Penske Corporation, Inc. (/pɛn.skiː/) is an American diversified transportation services company based in Bloomfield Township, Oakland County, Michigan. Roger Penske is the founder and chairman of the privately held company, and Rob Kurnick is the president. Penske operates in the automotive retail, truck leasing, transportation, logistics, and motorsports industries. Penske operates in over 3,200 locations and employs more than 70,000 people globally.

==Holdings==

===Current===
- DAVCO Technology (transportation component manufacturing)
- Ilmor Engineering (high performance motorsport engines)
- Penske Automotive Group (a 40+% stake)
- Penske Entertainment Corporation (67% with Fox Corporation), parent company of:
  - INDYCAR, LLC (Motorsports sanctioning body; parent company of the IndyCar Series)

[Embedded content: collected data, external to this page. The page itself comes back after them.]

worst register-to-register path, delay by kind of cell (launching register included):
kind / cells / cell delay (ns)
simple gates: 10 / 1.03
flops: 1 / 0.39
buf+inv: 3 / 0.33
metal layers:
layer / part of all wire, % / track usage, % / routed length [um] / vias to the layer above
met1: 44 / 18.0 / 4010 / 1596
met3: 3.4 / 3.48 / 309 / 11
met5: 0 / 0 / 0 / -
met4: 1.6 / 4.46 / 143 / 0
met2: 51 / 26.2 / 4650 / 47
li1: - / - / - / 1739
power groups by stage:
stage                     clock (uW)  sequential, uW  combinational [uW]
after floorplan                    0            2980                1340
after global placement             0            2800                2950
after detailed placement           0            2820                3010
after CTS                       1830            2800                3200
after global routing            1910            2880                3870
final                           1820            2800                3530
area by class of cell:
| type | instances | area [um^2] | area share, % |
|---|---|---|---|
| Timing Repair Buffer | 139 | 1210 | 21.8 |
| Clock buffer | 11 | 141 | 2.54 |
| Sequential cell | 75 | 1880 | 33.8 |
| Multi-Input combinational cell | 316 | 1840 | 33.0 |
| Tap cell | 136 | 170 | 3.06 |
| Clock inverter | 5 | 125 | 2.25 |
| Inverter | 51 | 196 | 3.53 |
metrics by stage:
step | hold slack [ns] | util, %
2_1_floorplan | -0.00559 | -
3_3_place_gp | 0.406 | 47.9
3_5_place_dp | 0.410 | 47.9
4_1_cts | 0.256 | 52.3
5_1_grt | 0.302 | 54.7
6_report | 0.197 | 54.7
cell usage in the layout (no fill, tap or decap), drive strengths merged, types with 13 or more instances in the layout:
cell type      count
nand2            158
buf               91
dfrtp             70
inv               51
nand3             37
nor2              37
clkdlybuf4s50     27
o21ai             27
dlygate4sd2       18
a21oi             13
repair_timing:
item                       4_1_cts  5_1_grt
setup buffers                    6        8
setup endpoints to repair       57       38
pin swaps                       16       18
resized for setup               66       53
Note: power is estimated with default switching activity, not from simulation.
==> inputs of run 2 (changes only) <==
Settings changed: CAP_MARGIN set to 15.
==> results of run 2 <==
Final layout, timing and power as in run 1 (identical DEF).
[src/rtl/action_executor.sv]
// action_executor: runs flow-value action instructions against a packet header; define ACTION_STATS_EN for hit/miss/drop counters
module action_executor #(
    parameter int HDR_MAX_LEN = 64,
    parameter int NUM_HEADERS = 8,
    parameter int MAX_VAL_LEN = 16
) (
    input  logic                     clk,
    input  logic                     rst,
    input  logic                     start_i,
    input  logic                     is_match_i,
    input  logic [MAX_VAL_LEN*8-1:0] flow_val_i,
    input  logic [HDR_MAX_LEN*8-1:0] pkt_hdr_i,
    input  logic [NUM_HEADERS*32-1:0] parsed_hdrs_i,
    input  logic                     mod_start_i,
    input  logic [7:0]               mod_default_port_i,
    input  logic                     mod_default_drop_i,
    output logic                     ready_o,
    output logic [HDR_MAX_LEN*8-1:0] pkt_hdr_o,
    output logic [7:0]               egress_port_o,
    output logic                     drop_o,
    output logic                     err_o
`ifdef ACTION_STATS_EN
    ,
    output logic [31:0]              hit_cnt_o,
    output logic [31:0]              miss_cnt_o,
    output logic [31:0]              drop_cnt_o
`endif
);
    localparam int SLOTS = MAX_VAL_LEN / 4;
    localparam int PW = SLOTS > 1 ? $clog2(SLOTS) : 1;
    localparam int AW = HDR_MAX_LEN > 1 ? $clog2(HDR_MAX_LEN) : 1;
    localparam int HW = NUM_HEADERS > 1 ? $clog2(NUM_HEADERS) : 1;

    typedef enum logic {IDLE, EXEC} state_t;
    state_t state, state_n;

    logic [HDR_MAX_LEN*8-1:0] work, work_n;
    logic [MAX_VAL_LEN*8-1:0] fv;
    logic [NUM_HEADERS*32-1:0] ph;
    logic [PW-1:0] pc;
    logic [7:0] port, port_n, def_port;
    logic err, err_n, drop_n, def_drop;
    logic [31:0] ins, base, addr;
    logic [7:0] op, hid, off, opd, cur;
    logic hid_ok, byte_op, fault, term;

    // state register
    always_ff @(posedge clk) begin
        if (rst) state <= IDLE;
        else state <= state_n;
    end

    // decode current slot, compute its effect on the work buffer and the next state
    always_comb begin
        ins = fv[pc*32 +: 32];
        op = ins[7:0];
        hid = ins[15:8];
        off = ins[23:16];
        opd = ins[31:24];
        hid_ok = {24'b0, hid} < 32'(NUM_HEADERS);
        base = hid_ok ? ph[hid[HW-1:0]*32 +: 32] : 32'b0;
        addr = base + {24'b0, off};
        byte_op = op == 8'h01 || op == 8'h02 || op == 8'h03;
        fault = byte_op && (!hid_ok || addr >= 32'(HDR_MAX_LEN));
        cur = work[addr[AW-1:0]*8 +: 8];
        work_n = work;
        if (byte_op && !fault)
            work_n[addr[AW-1:0]*8 +: 8] = op == 8'h01 ? opd : op == 8'h02 ? cur + opd : cur - opd;
        port_n = op == 8'h04 ? opd : port;
        drop_n = op == 8'h05;
        err_n = err | fault | (op > 8'h05);
        term = op == 8'h00 || op >= 8'h05 || pc == PW'(SLOTS - 1);
        state_n = state == IDLE ? ((start_i && is_match_i && !mod_start_i) ? EXEC : IDLE)
                                : (term ? IDLE : EXEC);
    end

    // config, packet capture, per-slot execution and result registers
    always_ff @(posedge clk) begin
        if (rst) begin
            ready_o <= 1'b0;
            pkt_hdr_o <= '0;
            egress_port_o <= 8'b0;
            drop_o <= 1'b0;
            err_o <= 1'b0;
            def_port <= 8'b0;
            def_drop <= 1'b0;
            work <= '0;
            fv <= '0;
            ph <= '0;
            pc <= '0;
            port <= 8'b0;
            err <= 1'b0;
`ifdef ACTION_STATS_EN
            hit_cnt_o <= 32'b0;
            miss_cnt_o <= 32'b0;
            drop_cnt_o <= 32'b0;
`endif
        end else begin
            ready_o <= 1'b0;
            if (state == IDLE) begin
                if (mod_start_i) begin
                    def_port <= mod_default_port_i;
                    def_drop <= mod_default_drop_i;
                end else if (start_i && !is_match_i) begin
                    pkt_hdr_o <= pkt_hdr_i;
                    egress_port_o <= def_port;
                    drop_o <= def_drop;
                    err_o <= 1'b0;
                    ready_o <= 1'b1;
`ifdef ACTION_STATS_EN
                    miss_cnt_o <= miss_cnt_o + 32'd1;
                    drop_cnt_o <= drop_cnt_o + 32'(def_drop);
`endif
                end else if (start_i) begin
                    work <= pkt_hdr_i;
                    fv <= flow_val_i;
                    ph <= parsed_hdrs_i;
                    pc <= '0;
                    port <= def_port;
                    err <= 1'b0;
                end
            end else begin
                work <= work_n;
                port <= port_n;
                err <= err_n;
                pc <= pc + 1'b1;
                if (term) begin
                    pkt_hdr_o <= work_n;
                    egress_port_o <= port_n;
                    drop_o <= drop_n;
                    err_o <= err_n;
                    ready_o <= 1'b1;
`ifdef ACTION_STATS_EN
                    hit_cnt_o <= hit_cnt_o + 32'd1;
                    drop_cnt_o <= drop_cnt_o + 32'(drop_n);
`endif
                end
            end
        end
    end
endmodule

[config.mk]
export PLATFORM = sky130hd
export DESIGN_NAME = action_executor
export DESIGN_NICKNAME = d
export VERILOG_FILES = /design/src/rtl/action_executor.sv
export SDC_FILE = /design/constraint.sdc
export NUM_CORES = 2
export LEC_CHECK = 0
export CORE_AREA = 2 2 562 564
export CTS_CLUSTER_DIAMETER = 200
export DETAILED_ROUTE_END_ITERATION = 7
export DIE_AREA = 0 0 564 566
export MAX_ROUTING_LAYER = met4
export PLACE_DENSITY_LB_ADDON = 0.2
export SYNTH_ARGS = -nofsm -noshare
export SYNTH_HDL_FRONTEND = slang
export SYNTH_SLANG_ARGS = --single-unit
[constraint.sdc]
create_clock -name clk -period 9.3 [get_ports clk]
set_clock_uncertainty 0.05 [all_clocks]
set_input_delay 1.86 -clock clk [delete_from_list [all_inputs] [get_ports clk]]
set_output_delay 1.86 -clock clk [all_outputs]
set_load 0.01 [all_outputs]
==> flow_summary.json <==
{
  "status": "finished with violations",
  "violations": "max-capacitance violations, max-slew violations",
  "cts_tree": "yes",
  "grt_pass1_wl_mm": 851,
  "clk_pin_slew_ns": 0.06,
  "num_vias": 87000,
  "yosysMostFrequentCell": "nand2_1",
  "clk_path_buf_depth": 4,
  "worstHoldPathType": "reg -> reg",
  "grt.overflow.total": 0,
  "finalHoldViolCount": 0,
  "chipWidth_microns": 564,
  "cp_max_fo": 108,
  "worstPathArrival_ns": 9.98,
  "clockRootBuffer": "clkbuf_16",
  "slew_viol_final": 77,
  "synthArstFlopShare_pct": 0,
  "firstDrtPassIters": 6,
  "rrSetupSlack_ns": 0.08,
  "rr_worst_depth": 19,
  "synth_seq_area_share_pct": 39.3,
  "wire_per_inst_microns": 45.9,
  "fp-row-count": 206,
  "io_pins": 1433,
  "worstPathRequired_ns": 10.06,
  "synth_top_area_cell": "dfxtp_1",
  "worstSetupStartpointType": "register",
  "drtIter0Drc": 12200,
  "r2r_start": "pc[0]$_SDFFE_PP0P_",
  "cp-startpoint": "pc[0]$_SDFFE_PP0P_",
  "synth_seq_cells": 1440,
  "grt_usage_pct": 41.1,
  "htreeDepth": 4,
  "via_per_inst": 6.00,
  "finalSetupViolations": 0,
  "leakage_nw": 33.7,
  "tightest_slew_ns": 1.90,
  "io_buffer_count": 1432,
  "clock.fmax_mhz": 108,
  "powerDensity_mw_per_mm2": 193,
  "synthCells": 8762,
  "die-area_sq_mm": 0.319,
  "synth_top_area_share_pct": 39.3,
  "syn_area_sq_mm": 0.0733,
  "drive_gt1_share_pct": 11.6,
  "cts_inserted_buffers": 190,
  "synth_area_leaders": "dfxtp_1 (39%), nand2_1 (8.9%), mux4_2 (6.1%)",
  "setup_tns_ns": 0,
  "period_share_pct": 99.2,
  "syn_nets": 9693,
  "routed_wl_mm": 666,
  "grt_start_max_net_pins": 238,
  "clock_latency_ns": 0.92,
  "r2r-end": "work[90]$_SDFFE_PP0P_",
  "ys.warnings.count": 0,
  "core-area_sq_mm": 0.313,
  "yosysUniqueCellTypes": 96,
  "synth_top_flop_cell": "dfxtp_1",
  "finalCriticalPeriod_ns": 9.22,
  "finish.utilization_pct": 32.2,
  "dpl.hpwl_mm": 510,
  "cp-endpoint": "work[90]$_SDFFE_PP0P_",
  "antenna_found_initial": 207,
  "initial_core_util_pct": 23.4,
  "end_kind": "register",
  "power_mw": 19.5,
  "areaGrowthSynthToFinish_pct": 37.9,
  "cap_viol_max_count": 3,
  "avgSynthCellArea_sq_um": 8.36,
  "cts_setup_buffers": 0,
  "rsz0062_at_grt": "false",
  "slew_headroom_pct": -26.6,
  "peakVddDrop_mv": 0.162,
  "dieHeight_microns": 566,
  "synth_edf_count": 0,
  "cts.sinks": 1440,
  "grt_pass1_vias": 81600,
  "place.gp.congestion": 1.06,
  "drtAntennaViolNets": 0,
  "nets": 10900,
  "remaining_drc_errors": 0,
  "synthTopCellsByCount": "nand2_1 (1,734), dfxtp_1 (1,440), a21oi_1 (728), clkbuf_1 (716), o21ai_0 (588)",
  "critPathKind": "reg -> reg"
}
## where the power goes
| part | total, mW | internal, mW | leakage (nW) | switching [mW] |
|---|---|---|---|---|
| Sequential | 6.97 | 6.50 | 11.7 | 0.467 |
| Combinational | 4.42 | 1.40 | 18.7 | 3.02 |
| Clock | 8.09 | 4.74 | 3.24 | 3.35 |
| Total | 19.5 | 12.6 | 33.7 | 6.83 |
## flip-flops by register name, indices dropped and copies added, names as in the netlist
signal         flops
ph               256
def_port           8
egress_port_o      8
drop_o             1
pc                 2
fv               128
err                1
pkt_hdr_o        512
def_drop           1
state              1
ready_o            1
port               8
err_o              1
work             512
## cell type report
type                    count  area, sq um
diodes                    170          425
clock buffers             269         5580
clock inverters            74         1030
fillers                 33100       212000
inverters                  26          115
multi-input cells        6453        41400
flip-flops and latches   1440        28800
well taps                4160         5200
repair buffers           1904        18500
## metal layers
| layer | track usage (%) | wire (microns) | vias to the layer above |
|---|---|---|---|
| met5 | - | 0 | - |
| met4 | 26.4 | 50400 | 0 |
| met3 | 11.6 | 64600 | 1324 |
| met2 | 59.8 | 285000 | 5865 |
| met1 | 49.5 | 266000 | 44500 |
| li1 | - | - | 35300 |
## worst max-delay path, stage by stage (launching register included)
cell       delay [ns]
dfxtp_2          0.37
mux4_4           0.75
buf_12           0.29
mux4_2           0.68
nand2_1          0.10
a21oi_1          0.07
ha_1             0.44
o21ai_0          0.14
o2bb2ai_1        0.16
a211oi_1         0.38
o21ai_0          0.25
a2111oi_4        0.68
nand4_1          0.35
nor2_1           0.24
mux2i_1          0.69
nand3_2          0.85
buf_4            0.53
nor4_1           1.24
a211oi_1         0.28
a311oi_1         0.29
## layout by cell type, fill, tap and decap left out, drive strengths merged, types with 50 or more instances in the layout
cell and count:
nand2 1734, o31ai 58, mux4 200, o21ai 601, a22oi 229, nand4 89
a221oi 94, clkdlybuf4s50 1431, and3 90, a21oi 728, o221a 50, nand3 290
a31oi 186, diode 170, a21boi 50, mux2i 435, a311oi 124, nor2 405
buf 473, clkbuf 269, a211oi 108, dfxtp 1440, o22ai 60, nor4 134
nor3 161
## repair_timing
item,4_1_cts,5_1_grt
setup endpoints to repair,0,11
endpoints found under the hold margin,0,0
resized for setup,0,4
hold buffers,0,0
## how the worst min path moves through the flow
stage,depth (start not counted),to,start,slack [ns]
final,2,fv[86]$_SDFFE_PP0P_,fv[86]$_SDFFE_PP0P_,0.40
after floorplan,2,fv[71]$_SDFFE_PP0P_,fv[71]$_SDFFE_PP0P_,0.38
after global routing,2,port[3]$_SDFFE_PP0P_,port[3]$_SDFFE_PP0P_,0.41
after global placement,2,port[5]$_SDFFE_PP0P_,port[5]$_SDFFE_PP0P_,0.39
after CTS,2,port[0]$_SDFFE_PP0P_,port[0]$_SDFFE_PP0P_,0.40
after detailed placement,2,port[0]$_SDFFE_PP0P_,port[0]$_SDFFE_PP0P_,0.39
## logic make-up (layout without fill, tap and decap cells)
group | count (synthesis) | count (layout) | synth area share [%]
mux | 646 | 646 | 12.3
flops | 1440 | 1440 | 39.3
simple gates | 3103 | 3103 | 19.3
compound gates | 2651 | 2651 | 23.6
xor+xnor | 32 | 32 | 0.383
fa+ha+maj | 21 | 21 | 0.379
other cells | 0 | 170 | 0
buf+inv | 869 | 2273 | 4.71
## metrics by stage
stage / cells / worst slack [ns] / cell area, sq um / hold slack (ns)
2_1_floorplan: 8762 / 0.202 / 73300 / 0.381
3_3_place_gp: 14000 / 0.304 / 93900 / 0.388
3_5_place_dp: 14000 / 0.311 / 93900 / 0.394
4_1_cts: 14300 / 0.241 / 101000 / 0.403
5_1_grt: 14500 / 0.0587 / 101000 / 0.414
6_report: 14500 / 0.0763 / 101000 / 0.401
Note: power is estimated with default switching activity, not from simulation.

  - Indianapolis Motor Speedway (2.5-mile race track in Speedway, Indiana)
    - Indianapolis Motor Speedway Radio Network
  - IMS Productions, Inc. (broadcast television production company with satellite trucks, TV trucks and audio/visual editing facilities)
  - Grand Prix Association of Long Beach (promoter of the Grand Prix of Long Beach in Long Beach, California)
  - Detroit Grand Prix, Inc. (promoter of the Detroit Grand Prix in Detroit, Michigan)
- Penske Logistics (supply chain management and logistics service)
- Penske Motor Group (retail automotive in California and Texas)
- Premier Truck Group (commercial vehicle dealerships)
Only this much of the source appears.